### Problem statement
Retype, exactly as they appear below, the lines between the line holding "li1,-,-,1199" and the line holding "PLACE_DENSITY = 0.88", both ends included.

═════ Material provided ═════

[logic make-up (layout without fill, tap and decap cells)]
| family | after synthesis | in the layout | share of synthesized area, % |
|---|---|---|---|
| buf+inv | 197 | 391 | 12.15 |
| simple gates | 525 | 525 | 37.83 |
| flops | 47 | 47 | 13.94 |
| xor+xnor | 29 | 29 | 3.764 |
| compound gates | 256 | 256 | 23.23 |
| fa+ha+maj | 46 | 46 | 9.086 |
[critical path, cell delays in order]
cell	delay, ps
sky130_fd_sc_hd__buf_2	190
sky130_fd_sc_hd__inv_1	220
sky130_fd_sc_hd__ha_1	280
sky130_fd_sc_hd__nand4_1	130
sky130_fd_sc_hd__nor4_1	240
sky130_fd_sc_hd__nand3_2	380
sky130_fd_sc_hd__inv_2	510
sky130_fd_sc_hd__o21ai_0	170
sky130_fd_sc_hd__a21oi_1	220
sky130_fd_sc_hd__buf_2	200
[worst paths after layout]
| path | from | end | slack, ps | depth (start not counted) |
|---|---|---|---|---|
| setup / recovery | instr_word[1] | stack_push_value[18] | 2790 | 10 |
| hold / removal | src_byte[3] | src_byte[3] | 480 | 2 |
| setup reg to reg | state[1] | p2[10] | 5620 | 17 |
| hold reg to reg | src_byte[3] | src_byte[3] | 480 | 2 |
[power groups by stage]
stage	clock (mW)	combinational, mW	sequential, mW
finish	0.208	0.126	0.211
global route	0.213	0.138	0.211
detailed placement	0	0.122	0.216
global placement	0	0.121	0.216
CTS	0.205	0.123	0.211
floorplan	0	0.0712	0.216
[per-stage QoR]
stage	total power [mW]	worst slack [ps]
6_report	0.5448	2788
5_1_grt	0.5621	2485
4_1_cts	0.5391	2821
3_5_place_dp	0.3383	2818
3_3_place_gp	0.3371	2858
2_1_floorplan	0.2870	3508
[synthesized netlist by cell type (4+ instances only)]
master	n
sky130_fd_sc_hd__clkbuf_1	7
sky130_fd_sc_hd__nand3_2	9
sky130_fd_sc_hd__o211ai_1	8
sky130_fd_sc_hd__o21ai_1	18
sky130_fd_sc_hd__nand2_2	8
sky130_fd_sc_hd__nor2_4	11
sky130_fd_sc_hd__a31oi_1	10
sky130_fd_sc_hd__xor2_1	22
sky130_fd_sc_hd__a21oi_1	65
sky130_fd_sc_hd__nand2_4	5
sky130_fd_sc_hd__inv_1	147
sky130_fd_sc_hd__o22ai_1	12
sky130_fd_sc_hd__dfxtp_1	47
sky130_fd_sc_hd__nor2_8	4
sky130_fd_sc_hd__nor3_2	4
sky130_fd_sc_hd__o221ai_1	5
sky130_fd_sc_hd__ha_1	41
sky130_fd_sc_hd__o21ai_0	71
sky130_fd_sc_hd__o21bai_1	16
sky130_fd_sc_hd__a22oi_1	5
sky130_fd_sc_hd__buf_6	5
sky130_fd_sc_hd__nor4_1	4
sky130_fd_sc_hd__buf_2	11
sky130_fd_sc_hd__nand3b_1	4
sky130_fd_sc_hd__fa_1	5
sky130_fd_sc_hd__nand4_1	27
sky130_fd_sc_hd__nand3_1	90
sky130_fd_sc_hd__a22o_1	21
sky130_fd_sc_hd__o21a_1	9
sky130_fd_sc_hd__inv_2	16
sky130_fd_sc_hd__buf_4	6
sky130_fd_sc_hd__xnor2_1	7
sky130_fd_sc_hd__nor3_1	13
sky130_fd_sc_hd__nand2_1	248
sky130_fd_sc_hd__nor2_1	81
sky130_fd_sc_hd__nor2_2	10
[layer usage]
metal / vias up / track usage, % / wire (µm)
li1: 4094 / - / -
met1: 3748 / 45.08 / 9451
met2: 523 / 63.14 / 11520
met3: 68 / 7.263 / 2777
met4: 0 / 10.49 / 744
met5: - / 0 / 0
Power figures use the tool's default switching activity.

═════
═════ Material provided ═════

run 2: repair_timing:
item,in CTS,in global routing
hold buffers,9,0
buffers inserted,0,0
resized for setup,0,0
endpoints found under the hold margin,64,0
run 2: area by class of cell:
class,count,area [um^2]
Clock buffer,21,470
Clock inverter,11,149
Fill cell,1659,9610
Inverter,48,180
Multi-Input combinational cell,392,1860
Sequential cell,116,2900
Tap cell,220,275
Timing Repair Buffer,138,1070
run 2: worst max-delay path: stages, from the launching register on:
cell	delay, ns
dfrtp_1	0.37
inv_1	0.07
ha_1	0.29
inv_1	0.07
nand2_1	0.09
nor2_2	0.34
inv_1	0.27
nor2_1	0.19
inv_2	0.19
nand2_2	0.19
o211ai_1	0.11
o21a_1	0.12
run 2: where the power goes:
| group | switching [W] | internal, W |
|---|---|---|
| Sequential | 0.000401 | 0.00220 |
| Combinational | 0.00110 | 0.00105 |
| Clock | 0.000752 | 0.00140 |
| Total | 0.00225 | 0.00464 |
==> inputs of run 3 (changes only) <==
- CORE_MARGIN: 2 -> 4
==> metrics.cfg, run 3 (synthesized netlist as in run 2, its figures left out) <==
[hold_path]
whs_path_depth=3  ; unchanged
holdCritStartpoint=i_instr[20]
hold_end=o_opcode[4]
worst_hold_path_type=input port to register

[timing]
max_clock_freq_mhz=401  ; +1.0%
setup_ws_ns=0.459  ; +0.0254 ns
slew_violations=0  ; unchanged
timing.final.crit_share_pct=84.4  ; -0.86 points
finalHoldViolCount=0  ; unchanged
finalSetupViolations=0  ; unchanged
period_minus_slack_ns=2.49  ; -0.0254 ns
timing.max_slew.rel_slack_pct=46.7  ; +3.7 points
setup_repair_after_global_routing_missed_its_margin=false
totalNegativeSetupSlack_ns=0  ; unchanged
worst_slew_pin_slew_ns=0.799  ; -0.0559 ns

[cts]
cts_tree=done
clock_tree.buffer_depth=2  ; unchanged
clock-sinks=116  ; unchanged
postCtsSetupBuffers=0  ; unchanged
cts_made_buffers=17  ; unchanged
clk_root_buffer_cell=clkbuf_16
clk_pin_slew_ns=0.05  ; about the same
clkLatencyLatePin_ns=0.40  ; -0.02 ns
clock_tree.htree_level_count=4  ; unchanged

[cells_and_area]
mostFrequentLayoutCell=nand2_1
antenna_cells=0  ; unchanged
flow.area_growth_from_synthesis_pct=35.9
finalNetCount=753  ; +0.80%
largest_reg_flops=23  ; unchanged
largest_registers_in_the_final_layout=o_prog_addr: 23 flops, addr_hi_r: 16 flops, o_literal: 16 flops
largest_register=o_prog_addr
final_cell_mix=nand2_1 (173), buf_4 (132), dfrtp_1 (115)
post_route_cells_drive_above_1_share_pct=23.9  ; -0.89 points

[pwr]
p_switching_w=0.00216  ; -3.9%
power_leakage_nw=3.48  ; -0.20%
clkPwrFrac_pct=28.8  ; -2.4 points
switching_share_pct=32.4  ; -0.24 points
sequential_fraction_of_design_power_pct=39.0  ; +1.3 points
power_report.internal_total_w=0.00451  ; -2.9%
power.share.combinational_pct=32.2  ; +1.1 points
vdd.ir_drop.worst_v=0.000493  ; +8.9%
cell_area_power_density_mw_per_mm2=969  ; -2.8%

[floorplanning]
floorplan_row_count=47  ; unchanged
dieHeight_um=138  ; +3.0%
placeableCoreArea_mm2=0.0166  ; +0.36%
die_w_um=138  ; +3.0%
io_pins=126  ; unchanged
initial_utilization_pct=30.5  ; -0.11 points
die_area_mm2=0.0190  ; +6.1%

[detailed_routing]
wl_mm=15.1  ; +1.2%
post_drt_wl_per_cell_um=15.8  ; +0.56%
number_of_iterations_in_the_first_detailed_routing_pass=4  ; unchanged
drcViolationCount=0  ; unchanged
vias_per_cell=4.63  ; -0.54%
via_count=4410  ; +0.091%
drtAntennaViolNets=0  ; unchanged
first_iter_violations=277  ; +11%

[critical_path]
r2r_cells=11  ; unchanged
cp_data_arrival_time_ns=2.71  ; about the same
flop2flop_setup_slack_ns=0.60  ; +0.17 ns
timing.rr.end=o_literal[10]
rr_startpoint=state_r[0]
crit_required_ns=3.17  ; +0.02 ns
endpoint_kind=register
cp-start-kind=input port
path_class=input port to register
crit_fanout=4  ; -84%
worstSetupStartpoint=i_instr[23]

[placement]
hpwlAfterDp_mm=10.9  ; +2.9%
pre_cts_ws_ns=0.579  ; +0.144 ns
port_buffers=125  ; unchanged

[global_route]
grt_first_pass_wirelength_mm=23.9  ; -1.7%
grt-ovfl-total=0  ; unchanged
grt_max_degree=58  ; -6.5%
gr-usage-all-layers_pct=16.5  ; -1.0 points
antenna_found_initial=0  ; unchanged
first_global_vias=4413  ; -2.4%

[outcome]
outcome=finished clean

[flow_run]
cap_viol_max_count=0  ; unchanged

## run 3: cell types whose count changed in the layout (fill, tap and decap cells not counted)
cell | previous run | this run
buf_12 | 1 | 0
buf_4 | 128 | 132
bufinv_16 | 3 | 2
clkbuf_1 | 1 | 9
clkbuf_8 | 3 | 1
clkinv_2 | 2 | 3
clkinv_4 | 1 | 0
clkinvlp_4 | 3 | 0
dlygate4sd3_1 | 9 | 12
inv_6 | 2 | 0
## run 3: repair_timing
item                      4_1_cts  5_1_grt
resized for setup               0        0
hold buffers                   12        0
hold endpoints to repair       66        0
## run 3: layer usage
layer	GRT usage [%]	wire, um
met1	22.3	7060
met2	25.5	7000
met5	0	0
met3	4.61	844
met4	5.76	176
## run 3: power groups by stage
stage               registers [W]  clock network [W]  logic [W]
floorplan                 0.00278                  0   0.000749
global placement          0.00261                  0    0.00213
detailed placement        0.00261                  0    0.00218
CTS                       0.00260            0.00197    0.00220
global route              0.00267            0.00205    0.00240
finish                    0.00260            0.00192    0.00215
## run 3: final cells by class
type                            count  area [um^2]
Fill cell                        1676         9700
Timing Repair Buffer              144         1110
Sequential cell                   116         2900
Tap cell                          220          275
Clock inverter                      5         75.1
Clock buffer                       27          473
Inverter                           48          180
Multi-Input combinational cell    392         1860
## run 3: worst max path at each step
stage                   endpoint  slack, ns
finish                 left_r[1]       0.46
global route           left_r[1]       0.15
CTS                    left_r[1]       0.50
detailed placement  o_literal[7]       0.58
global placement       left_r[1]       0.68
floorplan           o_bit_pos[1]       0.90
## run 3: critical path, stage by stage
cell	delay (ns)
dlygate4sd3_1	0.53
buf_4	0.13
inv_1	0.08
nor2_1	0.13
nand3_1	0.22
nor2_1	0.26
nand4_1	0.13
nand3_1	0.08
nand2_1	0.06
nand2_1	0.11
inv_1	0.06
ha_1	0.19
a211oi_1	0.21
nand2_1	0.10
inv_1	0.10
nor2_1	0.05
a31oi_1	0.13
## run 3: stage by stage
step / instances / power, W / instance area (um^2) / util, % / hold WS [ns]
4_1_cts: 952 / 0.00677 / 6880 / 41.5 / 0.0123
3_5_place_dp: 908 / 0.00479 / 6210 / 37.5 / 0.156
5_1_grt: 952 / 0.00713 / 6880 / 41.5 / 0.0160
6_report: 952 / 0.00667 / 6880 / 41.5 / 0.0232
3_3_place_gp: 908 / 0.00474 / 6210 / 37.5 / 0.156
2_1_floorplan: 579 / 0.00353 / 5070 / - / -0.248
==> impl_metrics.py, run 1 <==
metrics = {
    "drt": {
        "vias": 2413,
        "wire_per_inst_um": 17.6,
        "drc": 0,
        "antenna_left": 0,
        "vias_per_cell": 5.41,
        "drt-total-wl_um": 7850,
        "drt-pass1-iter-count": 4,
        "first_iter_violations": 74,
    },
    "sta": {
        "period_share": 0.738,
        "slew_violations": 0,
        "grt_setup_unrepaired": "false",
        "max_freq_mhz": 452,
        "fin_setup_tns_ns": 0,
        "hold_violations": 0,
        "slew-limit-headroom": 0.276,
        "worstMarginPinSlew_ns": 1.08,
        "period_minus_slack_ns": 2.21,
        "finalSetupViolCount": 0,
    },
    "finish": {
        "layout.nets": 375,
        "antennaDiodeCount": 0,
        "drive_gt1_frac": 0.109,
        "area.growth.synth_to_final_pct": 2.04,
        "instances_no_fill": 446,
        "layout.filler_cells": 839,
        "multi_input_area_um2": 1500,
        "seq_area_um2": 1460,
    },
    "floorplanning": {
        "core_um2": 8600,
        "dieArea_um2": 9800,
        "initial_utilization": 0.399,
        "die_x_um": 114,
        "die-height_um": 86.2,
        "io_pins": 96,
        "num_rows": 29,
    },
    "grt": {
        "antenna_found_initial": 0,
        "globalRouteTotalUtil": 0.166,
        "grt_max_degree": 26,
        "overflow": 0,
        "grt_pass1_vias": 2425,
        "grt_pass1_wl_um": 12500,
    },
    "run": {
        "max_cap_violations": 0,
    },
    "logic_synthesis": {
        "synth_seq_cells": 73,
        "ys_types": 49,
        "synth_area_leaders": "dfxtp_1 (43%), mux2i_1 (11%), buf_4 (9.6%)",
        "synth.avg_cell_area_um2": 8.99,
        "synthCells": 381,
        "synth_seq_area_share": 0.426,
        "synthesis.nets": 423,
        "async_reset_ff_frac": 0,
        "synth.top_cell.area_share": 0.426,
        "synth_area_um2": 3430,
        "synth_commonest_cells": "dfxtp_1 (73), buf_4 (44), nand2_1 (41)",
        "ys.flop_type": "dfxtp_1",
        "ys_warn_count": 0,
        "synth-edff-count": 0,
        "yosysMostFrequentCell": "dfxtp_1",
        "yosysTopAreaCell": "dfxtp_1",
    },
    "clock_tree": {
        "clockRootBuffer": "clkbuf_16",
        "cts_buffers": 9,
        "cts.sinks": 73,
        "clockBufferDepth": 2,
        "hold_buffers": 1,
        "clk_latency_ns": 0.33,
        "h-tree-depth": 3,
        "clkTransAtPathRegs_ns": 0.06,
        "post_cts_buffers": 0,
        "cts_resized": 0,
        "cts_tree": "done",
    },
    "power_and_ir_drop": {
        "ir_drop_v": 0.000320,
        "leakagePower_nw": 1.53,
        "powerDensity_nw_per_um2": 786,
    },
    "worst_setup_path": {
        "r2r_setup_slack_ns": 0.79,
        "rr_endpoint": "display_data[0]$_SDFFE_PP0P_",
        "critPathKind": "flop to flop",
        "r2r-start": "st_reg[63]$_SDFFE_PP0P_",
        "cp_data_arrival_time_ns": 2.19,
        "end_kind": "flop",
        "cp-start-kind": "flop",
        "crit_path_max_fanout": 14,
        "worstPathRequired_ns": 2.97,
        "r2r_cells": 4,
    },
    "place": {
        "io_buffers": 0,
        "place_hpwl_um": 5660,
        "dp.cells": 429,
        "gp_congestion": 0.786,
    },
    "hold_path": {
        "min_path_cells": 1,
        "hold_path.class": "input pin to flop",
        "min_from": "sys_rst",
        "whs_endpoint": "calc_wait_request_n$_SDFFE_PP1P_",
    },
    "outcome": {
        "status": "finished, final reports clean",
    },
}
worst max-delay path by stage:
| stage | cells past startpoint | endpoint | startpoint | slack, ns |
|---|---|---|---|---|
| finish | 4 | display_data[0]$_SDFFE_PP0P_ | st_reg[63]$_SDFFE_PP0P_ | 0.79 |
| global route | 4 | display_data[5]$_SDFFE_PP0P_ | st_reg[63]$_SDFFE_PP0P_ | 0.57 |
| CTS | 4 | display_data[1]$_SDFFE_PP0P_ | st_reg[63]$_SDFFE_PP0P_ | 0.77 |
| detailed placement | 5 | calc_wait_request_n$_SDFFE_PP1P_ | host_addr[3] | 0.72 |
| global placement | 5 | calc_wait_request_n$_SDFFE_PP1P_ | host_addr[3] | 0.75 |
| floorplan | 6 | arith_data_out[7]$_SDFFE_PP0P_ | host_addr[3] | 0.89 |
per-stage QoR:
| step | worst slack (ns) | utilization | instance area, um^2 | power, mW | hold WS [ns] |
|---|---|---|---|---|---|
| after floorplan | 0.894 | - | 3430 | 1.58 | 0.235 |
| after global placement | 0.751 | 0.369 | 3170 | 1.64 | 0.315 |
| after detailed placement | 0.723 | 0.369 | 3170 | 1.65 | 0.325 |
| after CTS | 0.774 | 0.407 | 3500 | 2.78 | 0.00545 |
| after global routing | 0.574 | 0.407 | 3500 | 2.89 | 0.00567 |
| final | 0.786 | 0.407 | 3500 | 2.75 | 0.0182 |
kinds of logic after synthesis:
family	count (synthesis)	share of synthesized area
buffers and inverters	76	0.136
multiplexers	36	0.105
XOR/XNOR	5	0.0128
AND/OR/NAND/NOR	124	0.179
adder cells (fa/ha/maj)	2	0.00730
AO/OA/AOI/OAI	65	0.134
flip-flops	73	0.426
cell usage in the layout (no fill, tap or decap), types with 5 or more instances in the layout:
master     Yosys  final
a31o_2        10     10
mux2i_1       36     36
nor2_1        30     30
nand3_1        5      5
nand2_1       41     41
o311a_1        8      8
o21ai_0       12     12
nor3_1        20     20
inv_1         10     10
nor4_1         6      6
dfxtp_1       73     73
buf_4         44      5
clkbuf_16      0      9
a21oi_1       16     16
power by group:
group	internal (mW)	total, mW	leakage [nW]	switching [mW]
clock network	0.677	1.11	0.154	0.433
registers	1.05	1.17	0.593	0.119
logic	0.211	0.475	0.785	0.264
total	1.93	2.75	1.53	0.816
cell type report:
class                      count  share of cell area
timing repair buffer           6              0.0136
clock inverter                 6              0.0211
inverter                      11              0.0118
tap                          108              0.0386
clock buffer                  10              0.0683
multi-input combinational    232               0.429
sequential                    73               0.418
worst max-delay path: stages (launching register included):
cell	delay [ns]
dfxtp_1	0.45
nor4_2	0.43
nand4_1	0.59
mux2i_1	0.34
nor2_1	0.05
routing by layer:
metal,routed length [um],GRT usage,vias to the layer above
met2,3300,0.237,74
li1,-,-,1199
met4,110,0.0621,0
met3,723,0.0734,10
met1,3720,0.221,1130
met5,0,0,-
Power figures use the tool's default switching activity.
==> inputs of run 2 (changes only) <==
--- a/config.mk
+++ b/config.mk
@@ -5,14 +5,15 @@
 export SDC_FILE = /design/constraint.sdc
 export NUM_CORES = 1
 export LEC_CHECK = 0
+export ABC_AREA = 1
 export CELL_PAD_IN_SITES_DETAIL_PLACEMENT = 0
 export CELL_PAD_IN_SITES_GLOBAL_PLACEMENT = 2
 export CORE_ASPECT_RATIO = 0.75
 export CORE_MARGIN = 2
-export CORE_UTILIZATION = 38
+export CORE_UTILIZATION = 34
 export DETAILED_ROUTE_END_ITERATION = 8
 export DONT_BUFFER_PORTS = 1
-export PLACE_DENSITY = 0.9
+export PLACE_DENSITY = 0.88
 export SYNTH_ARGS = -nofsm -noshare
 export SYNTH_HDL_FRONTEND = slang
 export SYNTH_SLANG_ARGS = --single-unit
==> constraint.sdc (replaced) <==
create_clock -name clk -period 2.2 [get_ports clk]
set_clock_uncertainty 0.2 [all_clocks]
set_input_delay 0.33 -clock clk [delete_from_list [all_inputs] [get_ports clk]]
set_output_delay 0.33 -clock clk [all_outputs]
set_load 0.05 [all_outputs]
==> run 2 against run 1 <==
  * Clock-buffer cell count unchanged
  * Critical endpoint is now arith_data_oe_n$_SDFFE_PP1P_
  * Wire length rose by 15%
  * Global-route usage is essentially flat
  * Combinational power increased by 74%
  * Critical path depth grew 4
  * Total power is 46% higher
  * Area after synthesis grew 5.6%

═════

### Written reply
li1,-,-,1199
met4,110,0.0621,0
met3,723,0.0734,10
met1,3720,0.221,1130
met5,0,0,-
Power figures use the tool's default switching activity.
==> inputs of run 2 (changes only) <==
--- a/config.mk
+++ b/config.mk
@@ -5,14 +5,15 @@
 export SDC_FILE = /design/constraint.sdc
 export NUM_CORES = 1
 export LEC_CHECK = 0
+export ABC_AREA = 1
 export CELL_PAD_IN_SITES_DETAIL_PLACEMENT = 0
 export CELL_PAD_IN_SITES_GLOBAL_PLACEMENT = 2
 export CORE_ASPECT_RATIO = 0.75
 export CORE_MARGIN = 2
-export CORE_UTILIZATION = 38
+export CORE_UTILIZATION = 34
 export DETAILED_ROUTE_END_ITERATION = 8
 export DONT_BUFFER_PORTS = 1
-export PLACE_DENSITY = 0.9
+export PLACE_DENSITY = 0.88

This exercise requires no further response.